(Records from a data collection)
▬▬▬▬▬▬
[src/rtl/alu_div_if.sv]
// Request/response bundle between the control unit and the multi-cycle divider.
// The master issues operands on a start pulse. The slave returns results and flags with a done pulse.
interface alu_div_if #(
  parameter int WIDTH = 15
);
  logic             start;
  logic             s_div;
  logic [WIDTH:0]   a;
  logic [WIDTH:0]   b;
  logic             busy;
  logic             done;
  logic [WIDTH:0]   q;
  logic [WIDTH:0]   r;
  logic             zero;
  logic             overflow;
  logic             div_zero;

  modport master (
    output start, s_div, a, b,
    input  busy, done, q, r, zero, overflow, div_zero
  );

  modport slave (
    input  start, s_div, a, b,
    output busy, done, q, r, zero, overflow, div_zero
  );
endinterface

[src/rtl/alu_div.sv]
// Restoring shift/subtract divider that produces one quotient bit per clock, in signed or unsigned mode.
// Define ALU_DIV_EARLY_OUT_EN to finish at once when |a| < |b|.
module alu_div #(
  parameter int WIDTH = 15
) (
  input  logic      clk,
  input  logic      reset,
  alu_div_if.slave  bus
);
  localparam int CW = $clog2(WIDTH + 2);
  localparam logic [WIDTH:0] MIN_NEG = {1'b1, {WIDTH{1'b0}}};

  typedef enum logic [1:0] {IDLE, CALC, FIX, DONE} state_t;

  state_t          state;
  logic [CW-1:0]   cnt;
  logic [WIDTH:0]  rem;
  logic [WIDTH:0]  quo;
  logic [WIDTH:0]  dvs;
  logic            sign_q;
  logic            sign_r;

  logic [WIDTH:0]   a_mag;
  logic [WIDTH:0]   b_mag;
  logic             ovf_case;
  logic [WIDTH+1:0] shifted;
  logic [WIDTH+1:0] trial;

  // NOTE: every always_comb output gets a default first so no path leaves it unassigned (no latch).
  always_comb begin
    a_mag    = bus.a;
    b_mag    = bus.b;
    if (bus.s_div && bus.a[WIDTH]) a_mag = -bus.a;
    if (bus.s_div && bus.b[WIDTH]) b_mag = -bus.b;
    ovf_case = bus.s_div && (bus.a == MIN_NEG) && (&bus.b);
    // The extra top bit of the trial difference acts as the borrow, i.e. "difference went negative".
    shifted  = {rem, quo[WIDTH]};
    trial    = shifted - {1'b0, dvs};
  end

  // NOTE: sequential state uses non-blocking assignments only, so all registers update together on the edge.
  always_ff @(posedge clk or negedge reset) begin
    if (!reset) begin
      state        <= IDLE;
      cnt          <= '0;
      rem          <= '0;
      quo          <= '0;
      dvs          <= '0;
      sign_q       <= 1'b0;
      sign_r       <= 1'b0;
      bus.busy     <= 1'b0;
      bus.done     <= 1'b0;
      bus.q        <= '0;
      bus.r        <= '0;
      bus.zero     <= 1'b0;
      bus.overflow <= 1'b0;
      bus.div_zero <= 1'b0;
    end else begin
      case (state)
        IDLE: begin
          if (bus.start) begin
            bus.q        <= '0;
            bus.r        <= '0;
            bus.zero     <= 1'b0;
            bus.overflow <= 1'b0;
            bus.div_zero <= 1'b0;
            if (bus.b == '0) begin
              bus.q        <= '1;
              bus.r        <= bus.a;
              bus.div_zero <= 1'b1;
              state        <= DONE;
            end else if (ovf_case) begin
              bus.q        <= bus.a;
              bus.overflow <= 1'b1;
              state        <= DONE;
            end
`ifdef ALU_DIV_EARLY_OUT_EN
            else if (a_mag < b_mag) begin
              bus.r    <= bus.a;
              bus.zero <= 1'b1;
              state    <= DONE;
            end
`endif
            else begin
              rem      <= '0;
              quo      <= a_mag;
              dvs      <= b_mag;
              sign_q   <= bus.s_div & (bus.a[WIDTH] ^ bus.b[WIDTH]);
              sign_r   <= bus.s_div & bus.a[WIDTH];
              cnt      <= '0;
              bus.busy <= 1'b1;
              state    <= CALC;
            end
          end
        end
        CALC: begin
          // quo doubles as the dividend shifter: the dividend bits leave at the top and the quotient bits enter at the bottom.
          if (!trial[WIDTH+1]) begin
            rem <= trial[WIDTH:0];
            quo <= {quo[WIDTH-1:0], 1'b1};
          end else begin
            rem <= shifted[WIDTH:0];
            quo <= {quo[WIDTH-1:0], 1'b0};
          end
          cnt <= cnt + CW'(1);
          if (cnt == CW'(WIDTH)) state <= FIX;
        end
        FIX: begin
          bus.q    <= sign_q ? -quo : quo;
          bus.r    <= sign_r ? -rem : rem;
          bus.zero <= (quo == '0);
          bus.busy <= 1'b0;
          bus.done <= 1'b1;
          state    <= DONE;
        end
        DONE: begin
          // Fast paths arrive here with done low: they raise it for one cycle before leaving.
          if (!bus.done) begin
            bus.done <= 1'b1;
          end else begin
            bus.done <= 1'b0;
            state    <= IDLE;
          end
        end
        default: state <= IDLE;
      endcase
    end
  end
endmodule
▬▬▬▬▬▬
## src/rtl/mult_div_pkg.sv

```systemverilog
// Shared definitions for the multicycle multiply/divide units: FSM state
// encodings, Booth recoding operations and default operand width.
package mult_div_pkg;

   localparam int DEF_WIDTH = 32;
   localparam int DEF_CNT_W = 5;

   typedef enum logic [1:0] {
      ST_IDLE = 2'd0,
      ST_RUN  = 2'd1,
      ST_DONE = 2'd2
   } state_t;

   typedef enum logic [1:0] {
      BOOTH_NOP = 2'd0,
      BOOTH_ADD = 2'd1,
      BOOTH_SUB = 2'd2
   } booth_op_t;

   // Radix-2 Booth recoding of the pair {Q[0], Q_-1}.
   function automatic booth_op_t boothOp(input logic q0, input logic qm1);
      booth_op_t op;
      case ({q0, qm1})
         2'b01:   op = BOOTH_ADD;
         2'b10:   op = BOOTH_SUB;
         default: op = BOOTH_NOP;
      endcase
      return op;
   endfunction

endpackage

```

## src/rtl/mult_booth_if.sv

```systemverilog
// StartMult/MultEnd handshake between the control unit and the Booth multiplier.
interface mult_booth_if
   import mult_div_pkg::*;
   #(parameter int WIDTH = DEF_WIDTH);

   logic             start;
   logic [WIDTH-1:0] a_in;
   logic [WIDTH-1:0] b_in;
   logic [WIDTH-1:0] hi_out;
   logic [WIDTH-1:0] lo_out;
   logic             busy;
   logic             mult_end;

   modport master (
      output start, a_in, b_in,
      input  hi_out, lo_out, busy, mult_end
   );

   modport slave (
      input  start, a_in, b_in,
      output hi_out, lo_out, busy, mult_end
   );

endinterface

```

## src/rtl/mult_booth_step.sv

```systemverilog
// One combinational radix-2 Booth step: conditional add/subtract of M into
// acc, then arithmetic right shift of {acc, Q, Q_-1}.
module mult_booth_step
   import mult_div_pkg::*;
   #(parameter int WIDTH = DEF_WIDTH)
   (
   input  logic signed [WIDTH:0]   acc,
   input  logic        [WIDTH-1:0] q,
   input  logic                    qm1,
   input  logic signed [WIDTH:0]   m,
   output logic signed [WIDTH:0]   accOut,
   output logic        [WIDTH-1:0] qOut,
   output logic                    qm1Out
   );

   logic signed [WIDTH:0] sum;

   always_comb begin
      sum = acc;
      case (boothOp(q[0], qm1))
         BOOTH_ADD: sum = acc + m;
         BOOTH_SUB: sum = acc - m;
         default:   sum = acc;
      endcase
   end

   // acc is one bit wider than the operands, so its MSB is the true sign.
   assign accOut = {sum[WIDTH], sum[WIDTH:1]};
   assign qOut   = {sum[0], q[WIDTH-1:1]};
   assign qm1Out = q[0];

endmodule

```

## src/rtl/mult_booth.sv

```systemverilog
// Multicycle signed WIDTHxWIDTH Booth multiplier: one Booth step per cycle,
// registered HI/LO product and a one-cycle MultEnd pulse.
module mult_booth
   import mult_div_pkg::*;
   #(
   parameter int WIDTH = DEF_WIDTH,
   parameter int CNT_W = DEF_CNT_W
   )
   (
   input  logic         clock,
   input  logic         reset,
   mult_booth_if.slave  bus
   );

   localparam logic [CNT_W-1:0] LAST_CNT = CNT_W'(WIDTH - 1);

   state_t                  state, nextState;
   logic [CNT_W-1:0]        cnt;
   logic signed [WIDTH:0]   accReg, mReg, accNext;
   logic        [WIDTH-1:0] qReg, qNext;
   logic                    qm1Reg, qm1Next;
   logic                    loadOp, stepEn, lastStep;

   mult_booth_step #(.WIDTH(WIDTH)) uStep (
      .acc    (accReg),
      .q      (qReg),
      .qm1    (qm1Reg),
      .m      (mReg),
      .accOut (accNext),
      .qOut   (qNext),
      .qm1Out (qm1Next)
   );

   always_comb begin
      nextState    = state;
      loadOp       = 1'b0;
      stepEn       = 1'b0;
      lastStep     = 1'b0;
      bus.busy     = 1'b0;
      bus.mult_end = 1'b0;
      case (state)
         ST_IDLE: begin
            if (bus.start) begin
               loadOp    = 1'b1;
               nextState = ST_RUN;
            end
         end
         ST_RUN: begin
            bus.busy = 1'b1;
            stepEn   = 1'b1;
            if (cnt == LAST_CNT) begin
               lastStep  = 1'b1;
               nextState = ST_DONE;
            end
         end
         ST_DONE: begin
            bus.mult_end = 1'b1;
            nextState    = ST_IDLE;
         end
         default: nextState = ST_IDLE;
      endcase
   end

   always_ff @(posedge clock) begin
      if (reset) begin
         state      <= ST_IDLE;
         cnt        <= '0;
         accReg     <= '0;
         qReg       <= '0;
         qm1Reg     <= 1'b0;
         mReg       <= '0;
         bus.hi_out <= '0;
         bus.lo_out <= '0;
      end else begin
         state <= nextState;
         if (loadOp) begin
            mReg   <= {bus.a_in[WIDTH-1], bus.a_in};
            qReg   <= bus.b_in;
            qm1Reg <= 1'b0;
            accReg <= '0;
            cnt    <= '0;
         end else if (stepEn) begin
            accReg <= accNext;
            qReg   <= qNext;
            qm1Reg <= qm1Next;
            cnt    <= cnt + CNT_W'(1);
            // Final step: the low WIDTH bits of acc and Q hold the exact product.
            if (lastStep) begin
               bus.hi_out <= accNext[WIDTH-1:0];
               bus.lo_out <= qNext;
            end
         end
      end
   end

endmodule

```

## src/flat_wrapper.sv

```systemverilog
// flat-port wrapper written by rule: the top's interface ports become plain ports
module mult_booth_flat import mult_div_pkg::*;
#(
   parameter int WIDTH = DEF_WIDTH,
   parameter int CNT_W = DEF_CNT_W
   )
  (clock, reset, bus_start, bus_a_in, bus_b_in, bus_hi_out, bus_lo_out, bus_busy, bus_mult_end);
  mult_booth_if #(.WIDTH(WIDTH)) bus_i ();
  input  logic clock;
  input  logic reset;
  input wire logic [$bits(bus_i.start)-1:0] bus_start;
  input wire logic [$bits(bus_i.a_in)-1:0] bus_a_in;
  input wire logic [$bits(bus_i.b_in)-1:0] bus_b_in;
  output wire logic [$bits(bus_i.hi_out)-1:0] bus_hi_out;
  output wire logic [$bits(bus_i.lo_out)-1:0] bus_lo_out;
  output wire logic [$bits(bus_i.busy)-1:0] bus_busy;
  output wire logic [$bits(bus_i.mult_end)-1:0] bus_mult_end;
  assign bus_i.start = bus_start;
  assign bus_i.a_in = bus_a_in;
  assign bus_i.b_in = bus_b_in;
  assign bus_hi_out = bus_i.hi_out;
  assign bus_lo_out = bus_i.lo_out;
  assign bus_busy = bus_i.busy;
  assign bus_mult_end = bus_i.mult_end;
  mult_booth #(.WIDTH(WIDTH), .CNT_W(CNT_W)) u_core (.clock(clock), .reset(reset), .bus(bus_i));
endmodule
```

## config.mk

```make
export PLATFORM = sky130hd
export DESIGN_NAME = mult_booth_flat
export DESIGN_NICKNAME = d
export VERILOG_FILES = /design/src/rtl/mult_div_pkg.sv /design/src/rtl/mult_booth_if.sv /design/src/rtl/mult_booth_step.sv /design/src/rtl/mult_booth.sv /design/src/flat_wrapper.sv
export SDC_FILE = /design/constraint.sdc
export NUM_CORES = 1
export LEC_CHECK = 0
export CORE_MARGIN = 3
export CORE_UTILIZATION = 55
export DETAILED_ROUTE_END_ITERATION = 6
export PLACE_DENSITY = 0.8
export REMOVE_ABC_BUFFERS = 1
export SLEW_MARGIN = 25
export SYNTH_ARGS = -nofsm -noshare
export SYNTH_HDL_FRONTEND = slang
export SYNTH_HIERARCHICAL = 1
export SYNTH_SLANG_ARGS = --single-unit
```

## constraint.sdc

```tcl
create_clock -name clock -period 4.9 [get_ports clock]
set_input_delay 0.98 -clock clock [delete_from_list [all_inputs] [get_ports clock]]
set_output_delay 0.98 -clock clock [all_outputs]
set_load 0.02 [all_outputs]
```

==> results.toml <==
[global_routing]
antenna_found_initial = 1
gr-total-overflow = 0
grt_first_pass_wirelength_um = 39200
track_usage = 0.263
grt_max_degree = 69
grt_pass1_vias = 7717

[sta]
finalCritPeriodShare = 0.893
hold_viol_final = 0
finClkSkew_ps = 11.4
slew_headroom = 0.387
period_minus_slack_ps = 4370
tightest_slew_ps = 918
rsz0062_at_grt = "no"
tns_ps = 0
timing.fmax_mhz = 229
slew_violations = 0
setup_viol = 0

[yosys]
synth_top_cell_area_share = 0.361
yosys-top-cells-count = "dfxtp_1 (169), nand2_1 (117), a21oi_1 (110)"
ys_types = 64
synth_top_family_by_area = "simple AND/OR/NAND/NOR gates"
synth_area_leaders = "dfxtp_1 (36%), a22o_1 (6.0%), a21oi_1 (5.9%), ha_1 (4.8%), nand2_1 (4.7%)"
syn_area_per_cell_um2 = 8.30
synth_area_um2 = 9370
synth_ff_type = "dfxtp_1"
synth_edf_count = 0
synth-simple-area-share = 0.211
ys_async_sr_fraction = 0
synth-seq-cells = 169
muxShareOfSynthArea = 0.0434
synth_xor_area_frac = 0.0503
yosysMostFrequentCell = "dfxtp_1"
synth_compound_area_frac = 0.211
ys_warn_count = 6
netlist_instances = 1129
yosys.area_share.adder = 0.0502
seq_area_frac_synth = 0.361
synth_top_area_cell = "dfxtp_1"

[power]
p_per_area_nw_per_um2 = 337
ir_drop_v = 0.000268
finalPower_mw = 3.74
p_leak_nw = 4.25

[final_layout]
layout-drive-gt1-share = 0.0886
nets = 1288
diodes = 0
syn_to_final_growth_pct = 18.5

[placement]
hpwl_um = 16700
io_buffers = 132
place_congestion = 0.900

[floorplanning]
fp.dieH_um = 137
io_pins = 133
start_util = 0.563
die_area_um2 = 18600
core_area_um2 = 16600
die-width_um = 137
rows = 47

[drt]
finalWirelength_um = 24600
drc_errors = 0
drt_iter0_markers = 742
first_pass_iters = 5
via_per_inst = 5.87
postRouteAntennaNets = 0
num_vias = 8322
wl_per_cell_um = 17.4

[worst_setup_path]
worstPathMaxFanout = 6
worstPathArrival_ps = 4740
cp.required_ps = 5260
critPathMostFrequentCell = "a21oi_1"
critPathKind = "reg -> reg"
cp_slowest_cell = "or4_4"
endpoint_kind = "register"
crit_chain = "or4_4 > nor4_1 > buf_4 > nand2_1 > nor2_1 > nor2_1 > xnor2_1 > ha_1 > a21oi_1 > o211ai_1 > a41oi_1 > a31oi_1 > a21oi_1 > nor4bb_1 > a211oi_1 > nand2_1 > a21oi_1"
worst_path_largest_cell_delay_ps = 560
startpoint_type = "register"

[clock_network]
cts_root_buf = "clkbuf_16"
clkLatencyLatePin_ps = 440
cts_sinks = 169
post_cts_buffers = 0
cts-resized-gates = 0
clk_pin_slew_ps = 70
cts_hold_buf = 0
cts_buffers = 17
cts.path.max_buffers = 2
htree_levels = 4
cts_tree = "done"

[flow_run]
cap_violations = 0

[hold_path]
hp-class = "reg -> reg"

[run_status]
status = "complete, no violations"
▬▬▬▬▬▬
■ YOUR GOAL
Every line above with the word "NOTE" belongs in the answer, copied as written.

■ COMPLETED TASK
  // NOTE: every always_comb output gets a default first so no path leaves it unassigned (no latch).
  // NOTE: sequential state uses non-blocking assignments only, so all registers update together on the edge.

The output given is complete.